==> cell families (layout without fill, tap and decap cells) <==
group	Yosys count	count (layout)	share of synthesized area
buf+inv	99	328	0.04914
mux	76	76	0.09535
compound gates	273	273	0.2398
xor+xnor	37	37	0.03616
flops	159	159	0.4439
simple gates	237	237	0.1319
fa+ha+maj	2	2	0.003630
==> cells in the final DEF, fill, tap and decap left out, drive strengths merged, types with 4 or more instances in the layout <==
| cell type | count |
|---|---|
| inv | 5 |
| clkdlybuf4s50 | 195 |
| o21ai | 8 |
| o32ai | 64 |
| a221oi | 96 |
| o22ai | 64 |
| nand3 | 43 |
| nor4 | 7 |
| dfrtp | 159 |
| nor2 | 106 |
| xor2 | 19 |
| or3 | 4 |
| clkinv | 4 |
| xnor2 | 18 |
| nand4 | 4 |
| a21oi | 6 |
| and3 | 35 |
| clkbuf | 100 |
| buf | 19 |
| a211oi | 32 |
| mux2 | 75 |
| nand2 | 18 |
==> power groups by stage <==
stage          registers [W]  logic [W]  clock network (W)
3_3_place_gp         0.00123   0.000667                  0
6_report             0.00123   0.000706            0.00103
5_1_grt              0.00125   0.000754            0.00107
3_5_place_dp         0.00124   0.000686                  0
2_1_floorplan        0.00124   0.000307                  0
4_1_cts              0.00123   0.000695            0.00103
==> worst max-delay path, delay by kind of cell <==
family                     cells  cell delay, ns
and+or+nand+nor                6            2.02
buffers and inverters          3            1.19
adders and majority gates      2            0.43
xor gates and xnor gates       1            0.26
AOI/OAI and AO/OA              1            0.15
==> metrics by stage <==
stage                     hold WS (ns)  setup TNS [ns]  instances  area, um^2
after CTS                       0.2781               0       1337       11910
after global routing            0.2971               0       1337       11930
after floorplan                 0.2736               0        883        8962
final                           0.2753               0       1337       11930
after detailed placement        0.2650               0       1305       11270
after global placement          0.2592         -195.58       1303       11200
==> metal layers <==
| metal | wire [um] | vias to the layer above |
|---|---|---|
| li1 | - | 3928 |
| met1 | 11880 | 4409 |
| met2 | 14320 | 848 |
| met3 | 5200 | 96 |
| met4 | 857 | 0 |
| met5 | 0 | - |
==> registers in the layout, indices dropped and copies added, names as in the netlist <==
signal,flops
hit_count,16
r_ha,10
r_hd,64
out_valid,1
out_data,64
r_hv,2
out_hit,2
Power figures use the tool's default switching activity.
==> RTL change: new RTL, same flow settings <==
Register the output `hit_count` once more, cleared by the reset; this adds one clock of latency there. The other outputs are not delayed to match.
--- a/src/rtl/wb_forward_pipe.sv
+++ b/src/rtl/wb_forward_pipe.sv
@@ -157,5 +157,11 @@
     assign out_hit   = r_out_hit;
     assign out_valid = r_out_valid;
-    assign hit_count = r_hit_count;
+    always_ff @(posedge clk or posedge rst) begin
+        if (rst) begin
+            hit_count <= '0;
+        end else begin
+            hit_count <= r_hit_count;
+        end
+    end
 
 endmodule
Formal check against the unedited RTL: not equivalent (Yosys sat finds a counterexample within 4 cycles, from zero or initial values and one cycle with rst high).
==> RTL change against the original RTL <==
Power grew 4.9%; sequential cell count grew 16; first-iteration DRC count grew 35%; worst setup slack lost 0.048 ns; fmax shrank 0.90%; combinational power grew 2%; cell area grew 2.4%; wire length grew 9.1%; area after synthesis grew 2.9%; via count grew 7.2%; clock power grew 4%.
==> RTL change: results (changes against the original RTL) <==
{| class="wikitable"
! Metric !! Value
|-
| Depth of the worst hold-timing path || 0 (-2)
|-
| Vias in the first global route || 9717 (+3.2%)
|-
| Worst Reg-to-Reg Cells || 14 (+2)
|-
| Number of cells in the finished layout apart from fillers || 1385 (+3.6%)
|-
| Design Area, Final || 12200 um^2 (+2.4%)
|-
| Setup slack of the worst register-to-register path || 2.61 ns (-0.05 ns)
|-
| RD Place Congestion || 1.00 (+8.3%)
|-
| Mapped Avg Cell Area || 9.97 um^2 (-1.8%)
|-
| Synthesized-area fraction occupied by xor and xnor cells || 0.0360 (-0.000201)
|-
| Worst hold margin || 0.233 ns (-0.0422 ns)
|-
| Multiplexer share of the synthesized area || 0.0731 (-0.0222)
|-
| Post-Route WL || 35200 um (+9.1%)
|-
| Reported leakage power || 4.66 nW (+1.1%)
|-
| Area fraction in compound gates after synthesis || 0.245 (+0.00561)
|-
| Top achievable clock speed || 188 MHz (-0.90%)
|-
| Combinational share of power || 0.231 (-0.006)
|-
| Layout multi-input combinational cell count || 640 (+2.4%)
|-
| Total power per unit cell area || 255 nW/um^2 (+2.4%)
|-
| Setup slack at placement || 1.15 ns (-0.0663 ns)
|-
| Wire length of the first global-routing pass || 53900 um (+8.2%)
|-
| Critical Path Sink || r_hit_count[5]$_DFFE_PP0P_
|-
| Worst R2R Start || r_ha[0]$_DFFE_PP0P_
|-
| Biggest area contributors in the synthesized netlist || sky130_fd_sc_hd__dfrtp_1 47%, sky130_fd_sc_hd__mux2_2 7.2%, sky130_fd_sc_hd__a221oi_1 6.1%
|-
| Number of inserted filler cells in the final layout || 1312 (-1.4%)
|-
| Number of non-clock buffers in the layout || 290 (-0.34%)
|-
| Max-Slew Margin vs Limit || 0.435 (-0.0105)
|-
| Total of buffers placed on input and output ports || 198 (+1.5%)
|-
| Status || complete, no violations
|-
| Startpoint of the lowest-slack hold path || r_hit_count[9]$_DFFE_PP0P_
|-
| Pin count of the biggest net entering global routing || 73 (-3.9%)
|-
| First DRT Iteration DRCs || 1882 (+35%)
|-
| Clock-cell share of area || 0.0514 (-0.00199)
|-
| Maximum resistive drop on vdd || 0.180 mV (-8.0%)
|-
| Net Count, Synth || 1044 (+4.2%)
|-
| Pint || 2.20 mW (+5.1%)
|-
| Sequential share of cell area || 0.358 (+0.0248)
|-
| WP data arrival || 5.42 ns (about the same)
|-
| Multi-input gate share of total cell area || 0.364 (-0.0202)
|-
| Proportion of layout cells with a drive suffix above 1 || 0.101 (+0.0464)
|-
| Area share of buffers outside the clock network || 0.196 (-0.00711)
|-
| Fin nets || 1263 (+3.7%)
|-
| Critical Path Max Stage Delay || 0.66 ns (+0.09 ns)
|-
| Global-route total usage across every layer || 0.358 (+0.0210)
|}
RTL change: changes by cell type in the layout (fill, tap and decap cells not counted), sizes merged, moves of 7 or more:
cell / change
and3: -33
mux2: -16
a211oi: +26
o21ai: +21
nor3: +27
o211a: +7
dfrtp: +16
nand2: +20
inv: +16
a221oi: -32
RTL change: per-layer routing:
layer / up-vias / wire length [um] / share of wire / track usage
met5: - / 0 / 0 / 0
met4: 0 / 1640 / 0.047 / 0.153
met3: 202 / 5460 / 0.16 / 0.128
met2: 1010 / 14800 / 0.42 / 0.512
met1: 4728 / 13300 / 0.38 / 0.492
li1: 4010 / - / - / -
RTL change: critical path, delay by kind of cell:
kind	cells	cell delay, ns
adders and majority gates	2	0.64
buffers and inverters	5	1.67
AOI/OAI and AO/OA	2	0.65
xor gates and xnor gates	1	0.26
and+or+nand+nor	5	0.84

********

## DIRECTIONS:
Set all of the material down once more, unchanged.

## RESPONSE TO THIS TASK:
==> cell families (layout without fill, tap and decap cells) <==
group	Yosys count	count (layout)	share of synthesized area
buf+inv	99	328	0.04914
mux	76	76	0.09535
compound gates	273	273	0.2398
xor+xnor	37	37	0.03616
flops	159	159	0.4439
simple gates	237	237	0.1319
fa+ha+maj	2	2	0.003630
==> cells in the final DEF, fill, tap and decap left out, drive strengths merged, types with 4 or more instances in the layout <==
| cell type | count |
|---|---|
| inv | 5 |
| clkdlybuf4s50 | 195 |
| o21ai | 8 |
| o32ai | 64 |
| a221oi | 96 |
| o22ai | 64 |
| nand3 | 43 |
| nor4 | 7 |
| dfrtp | 159 |
| nor2 | 106 |
| xor2 | 19 |
| or3 | 4 |
| clkinv | 4 |
| xnor2 | 18 |
| nand4 | 4 |
| a21oi | 6 |
| and3 | 35 |
| clkbuf | 100 |
| buf | 19 |
| a211oi | 32 |
| mux2 | 75 |
| nand2 | 18 |
==> power groups by stage <==
stage          registers [W]  logic [W]  clock network (W)
3_3_place_gp         0.00123   0.000667                  0
6_report             0.00123   0.000706            0.00103
5_1_grt              0.00125   0.000754            0.00107
3_5_place_dp         0.00124   0.000686                  0
2_1_floorplan        0.00124   0.000307                  0
4_1_cts              0.00123   0.000695            0.00103
==> worst max-delay path, delay by kind of cell <==
family                     cells  cell delay, ns
and+or+nand+nor                6            2.02
buffers and inverters          3            1.19
adders and majority gates      2            0.43
xor gates and xnor gates       1            0.26
AOI/OAI and AO/OA              1            0.15
==> metrics by stage <==
stage                     hold WS (ns)  setup TNS [ns]  instances  area, um^2
after CTS                       0.2781               0       1337       11910
after global routing            0.2971               0       1337       11930
after floorplan                 0.2736               0        883        8962
final                           0.2753               0       1337       11930
after detailed placement        0.2650               0       1305       11270
after global placement          0.2592         -195.58       1303       11200
==> metal layers <==
| metal | wire [um] | vias to the layer above |
|---|---|---|
| li1 | - | 3928 |
| met1 | 11880 | 4409 |
| met2 | 14320 | 848 |
| met3 | 5200 | 96 |
| met4 | 857 | 0 |
| met5 | 0 | - |
==> registers in the layout, indices dropped and copies added, names as in the netlist <==
signal,flops
hit_count,16
r_ha,10
r_hd,64
out_valid,1
out_data,64
r_hv,2
out_hit,2
Power figures use the tool's default switching activity.
==> RTL change: new RTL, same flow settings <==
Register the output `hit_count` once more, cleared by the reset; this adds one clock of latency there. The other outputs are not delayed to match.
--- a/src/rtl/wb_forward_pipe.sv
+++ b/src/rtl/wb_forward_pipe.sv
@@ -157,5 +157,11 @@
     assign out_hit   = r_out_hit;
     assign out_valid = r_out_valid;
-    assign hit_count = r_hit_count;
+    always_ff @(posedge clk or posedge rst) begin
+        if (rst) begin
+            hit_count <= '0;
+        end else begin
+            hit_count <= r_hit_count;
+        end
+    end
 
 endmodule
Formal check against the unedited RTL: not equivalent (Yosys sat finds a counterexample within 4 cycles, from zero or initial values and one cycle with rst high).
==> RTL change against the original RTL <==
Power grew 4.9%; sequential cell count grew 16; first-iteration DRC count grew 35%; worst setup slack lost 0.048 ns; fmax shrank 0.90%; combinational power grew 2%; cell area grew 2.4%; wire length grew 9.1%; area after synthesis grew 2.9%; via count grew 7.2%; clock power grew 4%.
==> RTL change: results (changes against the original RTL) <==
{| class="wikitable"
! Metric !! Value
|-
| Depth of the worst hold-timing path || 0 (-2)
|-
| Vias in the first global route || 9717 (+3.2%)
|-
| Worst Reg-to-Reg Cells || 14 (+2)
|-
| Number of cells in the finished layout apart from fillers || 1385 (+3.6%)
|-
| Design Area, Final || 12200 um^2 (+2.4%)
|-
| Setup slack of the worst register-to-register path || 2.61 ns (-0.05 ns)
|-
| RD Place Congestion || 1.00 (+8.3%)
|-
| Mapped Avg Cell Area || 9.97 um^2 (-1.8%)
|-
| Synthesized-area fraction occupied by xor and xnor cells || 0.0360 (-0.000201)
|-
| Worst hold margin || 0.233 ns (-0.0422 ns)
|-
| Multiplexer share of the synthesized area || 0.0731 (-0.0222)
|-
| Post-Route WL || 35200 um (+9.1%)
|-
| Reported leakage power || 4.66 nW (+1.1%)
|-
| Area fraction in compound gates after synthesis || 0.245 (+0.00561)
|-
| Top achievable clock speed || 188 MHz (-0.90%)
|-
| Combinational share of power || 0.231 (-0.006)
|-
| Layout multi-input combinational cell count || 640 (+2.4%)
|-
| Total power per unit cell area || 255 nW/um^2 (+2.4%)
|-
| Setup slack at placement || 1.15 ns (-0.0663 ns)
|-
| Wire length of the first global-routing pass || 53900 um (+8.2%)
|-
| Critical Path Sink || r_hit_count[5]$_DFFE_PP0P_
|-
| Worst R2R Start || r_ha[0]$_DFFE_PP0P_
|-
| Biggest area contributors in the synthesized netlist || sky130_fd_sc_hd__dfrtp_1 47%, sky130_fd_sc_hd__mux2_2 7.2%, sky130_fd_sc_hd__a221oi_1 6.1%
|-
| Number of inserted filler cells in the final layout || 1312 (-1.4%)
|-
| Number of non-clock buffers in the layout || 290 (-0.34%)
|-
| Max-Slew Margin vs Limit || 0.435 (-0.0105)
|-
| Total of buffers placed on input and output ports || 198 (+1.5%)
|-
| Status || complete, no violations
|-
| Startpoint of the lowest-slack hold path || r_hit_count[9]$_DFFE_PP0P_
|-
| Pin count of the biggest net entering global routing || 73 (-3.9%)
|-
| First DRT Iteration DRCs || 1882 (+35%)
|-
| Clock-cell share of area || 0.0514 (-0.00199)
|-
| Maximum resistive drop on vdd || 0.180 mV (-8.0%)
|-
| Net Count, Synth || 1044 (+4.2%)
|-
| Pint || 2.20 mW (+5.1%)
|-
| Sequential share of cell area || 0.358 (+0.0248)
|-
| WP data arrival || 5.42 ns (about the same)
|-
| Multi-input gate share of total cell area || 0.364 (-0.0202)
|-
| Proportion of layout cells with a drive suffix above 1 || 0.101 (+0.0464)
|-
| Area share of buffers outside the clock network || 0.196 (-0.00711)
|-
| Fin nets || 1263 (+3.7%)
|-
| Critical Path Max Stage Delay || 0.66 ns (+0.09 ns)
|-
| Global-route total usage across every layer || 0.358 (+0.0210)
|}
RTL change: changes by cell type in the layout (fill, tap and decap cells not counted), sizes merged, moves of 7 or more:
cell / change
and3: -33
mux2: -16
a211oi: +26
o21ai: +21
nor3: +27
o211a: +7
dfrtp: +16
nand2: +20
inv: +16
a221oi: -32
RTL change: per-layer routing:
layer / up-vias / wire length [um] / share of wire / track usage
met5: - / 0 / 0 / 0
met4: 0 / 1640 / 0.047 / 0.153
met3: 202 / 5460 / 0.16 / 0.128
met2: 1010 / 14800 / 0.42 / 0.512
met1: 4728 / 13300 / 0.38 / 0.492
li1: 4010 / - / - / -
RTL change: critical path, delay by kind of cell:
kind	cells	cell delay, ns
adders and majority gates	2	0.64
buffers and inverters	5	1.67
AOI/OAI and AO/OA	2	0.65
xor gates and xnor gates	1	0.26
and+or+nand+nor	5	0.84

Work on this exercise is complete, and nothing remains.